*The task*:
In the records, find each line where "accept" occurs, and copy it.

*Data under study*:
**config.mk**
```make
export PLATFORM = sky130hd
export DESIGN_NAME = seq_div
export DESIGN_NICKNAME = d
export VERILOG_FILES = /design/src/rtl/seq_div.sv
export SDC_FILE = /design/constraint.sdc
export NUM_CORES = 1
export LEC_CHECK = 0
export BUFFER_PORTS_ARGS = -buffer_cell sky130_fd_sc_hd__buf_2
export CAP_MARGIN = 20
export CORE_MARGIN = 2
export CORE_UTILIZATION = 38
export DETAILED_ROUTE_END_ITERATION = 10
export PLACE_DENSITY_LB_ADDON = 0.12
export SLEW_MARGIN = 30
export SYNTH_ARGS = -nofsm -noshare
export SYNTH_HDL_FRONTEND = slang
export SYNTH_SLANG_ARGS = --single-unit
```
**constraint.sdc**
```tcl
create_clock -name clk -period 2.8 [get_ports clk]
set_input_delay 0.56 -clock clk [delete_from_list [all_inputs] [get_ports clk]]
set_output_delay 0.56 -clock clk [all_outputs]
set_load 0.05 [all_outputs]
```
**src/rtl/seq_div.sv**
```systemverilog
`default_nettype none
// ============================================================================
//  Module      : seq_div
//  Description : Iterative unsigned integer divider for the execute stage.
//                Restoring shift-subtract, one quotient bit per clock, with
//                a start/busy/done handshake. Operand names match the
//                combinational multiplier so either unit can be selected.
//  Revision    : 1.0 - initial release
// ----------------------------------------------------------------------------
//  Parameters
//    N            operand, quotient and remainder width (N >= 2)
//  Ports
//    clk          in   1  clock, rising edge
//    rst          in   1  asynchronous active-high reset
//    start        in   1  request, sampled only while not busy
//    rs1_reg      in   N  dividend (unsigned), captured on accept
//    rs2_reg      in   N  divisor (unsigned), captured on accept
//    busy         out  1  division in progress
//    done         out  1  one-cycle pulse, results valid
//    quo_rd       out  N  quotient
//    rem_rd       out  N  remainder
//    div_by_zero  out  1  last completed operation had divisor == 0
// ============================================================================
module seq_div #(
    parameter int unsigned N = 16
) (
    input  logic         clk,
    input  logic         rst,
    input  logic         start,
    input  logic [N-1:0] rs1_reg,
    input  logic [N-1:0] rs2_reg,
    output logic         busy,
    output logic         done,
    output logic [N-1:0] quo_rd,
    output logic [N-1:0] rem_rd,
    output logic         div_by_zero
);

    localparam int unsigned         c_cnt_w    = (N > 2) ? $clog2(N) : 1;
    localparam logic [c_cnt_w-1:0]  c_cnt_last = c_cnt_w'(N - 1);

    typedef enum logic [1:0] {
        ST_IDLE    = 2'd0,
        ST_CALC    = 2'd1,
        ST_DONE    = 2'd2,
        ST_DONE_DZ = 2'd3
    } state_t;

    state_t               r_state;
    logic                 r_busy;
    logic                 r_done;
    logic [N-1:0]         r_quo_rd;
    logic [N-1:0]         r_rem_rd;
    logic                 r_div_by_zero;
    logic [c_cnt_w-1:0]   r_count;
    logic [N-1:0]         r_rem;    // partial remainder R
    logic [N-1:0]         r_quo;    // dividend shifting out / quotient shifting in
    logic [N-1:0]         r_div;    // latched divisor D

    // Trial value: remainder shifted left with the next dividend bit.
    // It is N+1 bits so a divisor with its MSB set never overflows the compare.
    logic [N:0]           w_t;
    logic                 w_ge;
    logic [N-1:0]         w_diff;
    logic [N-1:0]         w_rem_next;
    logic [N-1:0]         w_quo_next;

    assign w_t        = {r_rem, r_quo[N-1]};
    assign w_ge       = (w_t >= {1'b0, r_div});
    // When T >= D the true difference is below D, so it fits in N bits and
    // modular N-bit subtraction of the low bits gives the exact result.
    assign w_diff     = w_t[N-1:0] - r_div;
    assign w_rem_next = w_ge ? w_diff : w_t[N-1:0];
    assign w_quo_next = {r_quo[N-2:0], w_ge};

    always_ff @(posedge clk or posedge rst) begin
        if (rst) begin
            r_state       <= ST_IDLE;
            r_busy        <= 1'b0;
            r_done        <= 1'b0;
            r_quo_rd      <= '0;
            r_rem_rd      <= '0;
            r_div_by_zero <= 1'b0;
            r_count       <= '0;
            r_rem         <= '0;
            r_quo         <= '0;
            r_div         <= '0;
        end else begin
            case (r_state)
                // DONE and DONE_DZ accept a new request exactly like IDLE,
                // which allows back-to-back issue without a bubble.
                ST_IDLE, ST_DONE, ST_DONE_DZ: begin
                    r_done  <= 1'b0;
                    r_state <= ST_IDLE;
                    if (start) begin
                        if (rs2_reg != '0) begin
                            r_div   <= rs2_reg;
                            r_rem   <= '0;
                            r_quo   <= rs1_reg;
                            r_count <= '0;
                            r_busy  <= 1'b1;
                            r_state <= ST_CALC;
                        end else begin
                            // Divide by zero: result is ready on this edge.
                            r_quo         <= rs1_reg;
                            r_quo_rd      <= '1;
                            r_rem_rd      <= rs1_reg;
                            r_div_by_zero <= 1'b1;
                            r_done        <= 1'b1;
                            r_state       <= ST_DONE_DZ;
                        end
                    end
                end

                ST_CALC: begin
                    r_rem   <= w_rem_next;
                    r_quo   <= w_quo_next;
                    r_count <= r_count + 1'b1;
                    if (r_count == c_cnt_last) begin
                        r_quo_rd      <= w_quo_next;
                        r_rem_rd      <= w_rem_next;
                        r_div_by_zero <= 1'b0;
                        r_busy        <= 1'b0;
                        r_done        <= 1'b1;
                        r_state       <= ST_DONE;
                    end
                end

                default: begin
                    r_busy  <= 1'b0;
                    r_done  <= 1'b0;
                    r_state <= ST_IDLE;
                end
            endcase
        end
    end

    assign busy        = r_busy;
    assign done        = r_done;
    assign quo_rd      = r_quo_rd;
    assign rem_rd      = r_rem_rd;
    assign div_by_zero = r_div_by_zero;

endmodule
`default_nettype wire
```
Word-level counts from Yosys, hierarchy flattened
Index checks and enable logic that the tools add are counted.
- bits of input ports: 35
- output and inout port bits: 35
- bits in registers: 89
- logic and storage cells: 60
- order comparisons: 1
- muxes and demuxes: 32
- equal/unequal tests: 8
- add/subtract/negate cells: 2
- reductions and logical operators: 7
- operators by type and width (kind ; number):
    $mux 16 ; 10
    $pmux 16 s2 ; 4
    $ge 17x16->1 ; 1
    $reduce_bool 16->1 ; 1
    $sub 16x16->16 ; 1
    $reduce_and 3->1 ; 3
    $mux 1 ; 8
    $mux 4 ; 2
    $ne 2x2->1 const B ; 4
    $pmux 4 s2 ; 1
    $mux 2 ; 3
    $pmux 1 s2 ; 3
    $add 4x1->4 const B ; 1
    $eq 2x2->1 const B ; 2
    $eq 4x4->1 const B ; 1
    $pmux 2 s2 ; 1
    $reduce_or 3->1 ; 1
    $eq 2x1->1 const B ; 1
    $logic_not 2->1 ; 1
    $reduce_and 2->1 ; 1

Longest topological paths before layout
- word-level depth: 4
- gate-level depth with buffers: 11
- gate-level depth less buffers: 11

Worst setup path before layout
No wires, ideal clock.
- kind: reg2reg
- start: register r_quo[15]
- end: register r_rem_rd[12] (netlist: rem_rd[12])
- setup slack: 0.290 ns
- library setup time: 0.136 ns
- arrival time: 2.373 ns
- buffers on the path: 0
- period minus slack after synthesis: 2.510 ns
- cell stages (with the launch flop): 12
- cell sequence: dfrtp_1 -> inv_1 -> ha_1 -> inv_1 -> fa_1 -> a211oi_1 -> o21bai_1 -> o211ai_1 -> nor3_1 -> or3_1 -> mux2i_1 -> a211oi_1
- cells in the longest elaborated chain, start to end: 4
- elaborated cells between the ends (all ways): 5
- classes of those cells: add/sub: 1; order compare: 1; mux: 3
- RTL lines (element ; line ; text):
    from (decl) ; 57 ; logic [N-1:0] r_quo;
    from (signal assigned) ; 99 ; r_quo <= rs1_reg;
    from (signal assigned) ; 105 ; r_quo <= rs1_reg;
    from (signal assigned) ; 117 ; r_quo <= w_quo_next;
    $sub 16x16->16 / $ge 17x16->1 (equally long branches) ; 72, 69 ;
    $mux 16 * ; 73 ; assign w_rem_next = w_ge ? w_diff : w_t[N-1:0];
    $mux 16 * ; 119 ; if (r_count == c_cnt_last) begin
    $pmux 16 s2 * ; 89 ; case (r_state)
    to (signal assigned) ; 107 ; r_rem_rd <= rs1_reg;
    to (signal assigned) ; 121 ; r_rem_rd <= w_rem_next;
    to (decl) ; 53 ; logic [N-1:0] r_rem_rd;
Every way passes the cells marked *; elsewhere a longest branch is shown, timed or not. The select of a mux whose other input is x is not followed.
A chain may end at the register's enable or synchronous reset.

Worst setup path in the final report
- start: register r_rem[10]
- end: register r_rem_rd[5] (netlist: rem_rd[5])
- cells in the longest elaborated chain, start to end: 4
- RTL lines (element ; line ; text):
    from (decl) ; 56 ; logic [N-1:0] r_rem;
    from (signal assigned) ; 116 ; r_rem <= w_rem_next;
    $ge 17x16->1 ; 69 ; assign w_ge = (w_t >= {1'b0, r_div});
    $mux 16 ; 73 ;
    $mux 16 ; 119 ;
    $pmux 16 s2 ; 89 ;
Every way passes these cells. The select of a mux whose other input is x is not followed.

==> results.json <==
{
  "cp-start-kind": "register",
  "die_height_um": 113,
  "antenna_left": 0,
  "place_hpwl_um": 9050,
  "setup_viol": 0,
  "crit_type": "register to register",
  "drive_gt1_share_pct": 23.0,
  "relSlewSlack_pct": 53.9,
  "regArea_sq_um": 2200,
  "crit_fanout": 7,
  "cts.path.max_buffers": 2,
  "synth-seq-area-share_pct": 48.3,
  "grt_usage_pct": 20.1,
  "syn_inst": 487,
  "r2r_slack_ps": 130,
  "grt_pass1_wl_um": 20100,
  "grt_pass1_vias": 3893,
  "path_clk_slew_ps": 70,
  "cts_buffers": 9,
  "worst_pin_slew_ps": 689,
  "synth_edf_count": 0,
  "firstDrtPassIters": 4,
  "fmax_mhz": 375,
  "clockRootBuffer": "clkbuf_16",
  "core-area_sq_um": 11600,
  "post-route-period-util_pct": 95.3,
  "cts_tree": "yes",
  "tns_ps": 0,
  "skew_ps": 8.98,
  "maxSlewViolCount": 0,
  "die-area_sq_um": 12900,
  "drcViolationCount": 0,
  "synth_warnings": 0,
  "nets": 621,
  "worstPathArrival_ps": 2880,
  "reg2reg_to": "rem_rd[5]$_DFFE_PP0P_",
  "hp-class": "input port to asynchronous set/reset pin",
  "cts.sinks": 88,
  "drt-initial-drc-count": 247,
  "multi_input_area_sq_um": 2250,
  "synth_area_per_cell_sq_um": 9.35,
  "avgRoutedWirePerCell_um": 17.1,
  "async_reset_ff_share_pct": 100,
  "period_needed_ps": 2670,
  "initial_core_util_pct": 39.4,
  "r2r.worst_path.cells": 8,
  "synth_nets": 540,
  "fp.dieW_um": 113,
  "vias_per_cell": 5.36,
  "synth_ff_type": "dfrtp_1",
  "outcome": "finished clean",
  "rsz0062_at_grt": "true",
  "timing.rr.start": "r_rem[10]$_DFFE_PP0P_",
  "cts_hold_buffers": 0,
  "yosysUniqueCellTypes": 56,
  "worstSetupEndpointType": "register",
  "finalWirelength_um": 12300,
  "required_ps": 3010,
  "num_vias": 3837,
  "area_growth_pct": 22.2,
  "diodes": 0,
  "fill_cells": 1099,
  "core.rowCount": 39,
  "grt_overflow": 0,
  "maxCapViolations": 0,
  "io_pins": 70,
  "grt_max_degree": 66,
  "synth_seq_cells": 88,
  "hold_viol_final": 0,
  "place_congestion": 0.897,
  "htreeDepth": 3,
  "antenna_found_initial": 1,
  "clock_latency_ps": 350,
  "syn_area_sq_um": 4560,
  "port_buffers": 69
}
-- cell usage in the layout, fill, tap and decap left out, types with 5 or more instances in the layout --
cell type,instances
a21oi_1,55
o21ai_0,33
nor3_1,6
mux2i_1,23
clkbuf_16,9
buf_4,21
ha_1,13
o22ai_1,9
inv_1,20
dfrtp_1,88
xor2_1,5
mux2i_2,5
nor2_1,62
o211ai_1,5
buf_2,69
o21ai_1,9
nor4_1,5
a211oi_1,5
nand2_1,49
a21o_1,5
-- per-stage QoR --
| stage | area (sq um) | util (%) | hold slack (ps) | setup WS (ps) | std cells |
|---|---|---|---|---|---|
| 2_1_floorplan | 4560 | - | 471 | 290 | 487 |
| 3_3_place_gp | 5180 | 44.8 | 463 | 78.1 | 699 |
| 3_5_place_dp | 5190 | 44.9 | 470 | 55.5 | 699 |
| 4_1_cts | 5500 | 47.5 | 284 | 34.0 | 715 |
| 5_1_grt | 5570 | 48.2 | 323 | -1.16 | 716 |
| 6_report | 5570 | 48.2 | 276 | 132 | 716 |
-- sequential cells by signal, summed over array words and instances, names as in the netlist --
name	cells
quo_rd	16
r_div	16
r_quo	16
r_rem	16
rem_rd	16
r_count	4
r_state	2
busy	1
div_by_zero	1
-- worst max-delay path, cell delays in order (launching register included) --
cell and delay [ps]:
dfrtp_1 410, ha_2 410, nand3_2 110, or4_1 510, o31a_1 360, o21ai_2 140
buf_4 220, mux2i_2 280, o22ai_1 100
-- worst max-delay path by stage --
stage | start | endpoint | slack, ps | cells past startpoint
floorplan | r_quo[15]$_DFFE_PP0P_ | rem_rd[12]$_DFFE_PP0P_ | 290 | 11
global placement | r_rem[9]$_DFFE_PP0P_ | quo_rd[0]$_DFFE_PP0P_ | 80 | 8
detailed placement | r_rem[9]$_DFFE_PP0P_ | r_rem[7]$_DFFE_PP0P_ | 60 | 8
CTS | r_rem[9]$_DFFE_PP0P_ | r_rem[7]$_DFFE_PP0P_ | 30 | 8
global route | r_rem[11]$_DFFE_PP0P_ | rem_rd[4]$_DFFE_PP0P_ | -1 | 8
finish | r_rem[10]$_DFFE_PP0P_ | rem_rd[5]$_DFFE_PP0P_ | 130 | 8
-- synth_stat cells, drive strengths merged, types with 4 or more instances --
cell	n	area share (%)
nor4	5	0.69
nor2	62	5.1
xor2	5	0.96
o21ai	43	4.8
a21o	5	0.82
o22ai	9	1.2
o21bai	4	0.66
inv	21	1.7
nand4	4	0.55
o211ai	5	0.82
mux2i	29	6.4
a21oi	55	6.0
a211oi	6	0.99
ha	17	4.7
dfrtp	88	48
clkbuf	18	1.5
nand2	50	4.2
nor3	6	0.66
xnor2	4	0.77
nor2b	4	0.55
nand3	4	0.55
buf	4	0.58
-- logic make-up (layout without fill, tap and decap cells) --
family                     count (synthesis)  after routing  share of synthesized area (%)
and+or+nand+nor                          150            150                           14.7
AOI/OAI and AO/OA                        146            146                           19.1
DFF                                       88             88                           48.3
buffers and inverters                     44            130                           3.87
muxes                                     32             32                           7.11
adders and majority gates                 18             18                           5.11
xor gates and xnor gates                   9              9                           1.73
-- cell type report --
| type | count | area share, % |
|---|---|---|
| flip-flops and latches | 88 | 39.5 |
| inverters | 22 | 1.55 |
| clock inverters | 4 | 0.944 |
| repair buffers | 92 | 9.75 |
| clock buffers | 12 | 4.61 |
| well taps | 143 | 3.21 |
| multi-input cells | 355 | 40.4 |
-- layer usage --
metal,up-vias,global-route usage (%),routed length (um)
met5,-,0,16
met2,80,30.3,5300
met3,19,4.09,498
li1,1890,-,-
met4,2,8.37,251
met1,1846,28.4,6190
-- timing repair --
| action | in CTS | in global routing |
|---|---|---|
| setup endpoints to repair | 0 | 32 |
| gates resized for setup | 0 | 15 |
| setup buffers | 0 | 1 |
Power is not shown: default switching activity piles up to over one toggle a cycle in this logic, so the estimate is an artifact.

*Answer for this exercise*:
//    rs1_reg      in   N  dividend (unsigned), captured on accept
//    rs2_reg      in   N  divisor (unsigned), captured on accept
                // DONE and DONE_DZ accept a new request exactly like IDLE,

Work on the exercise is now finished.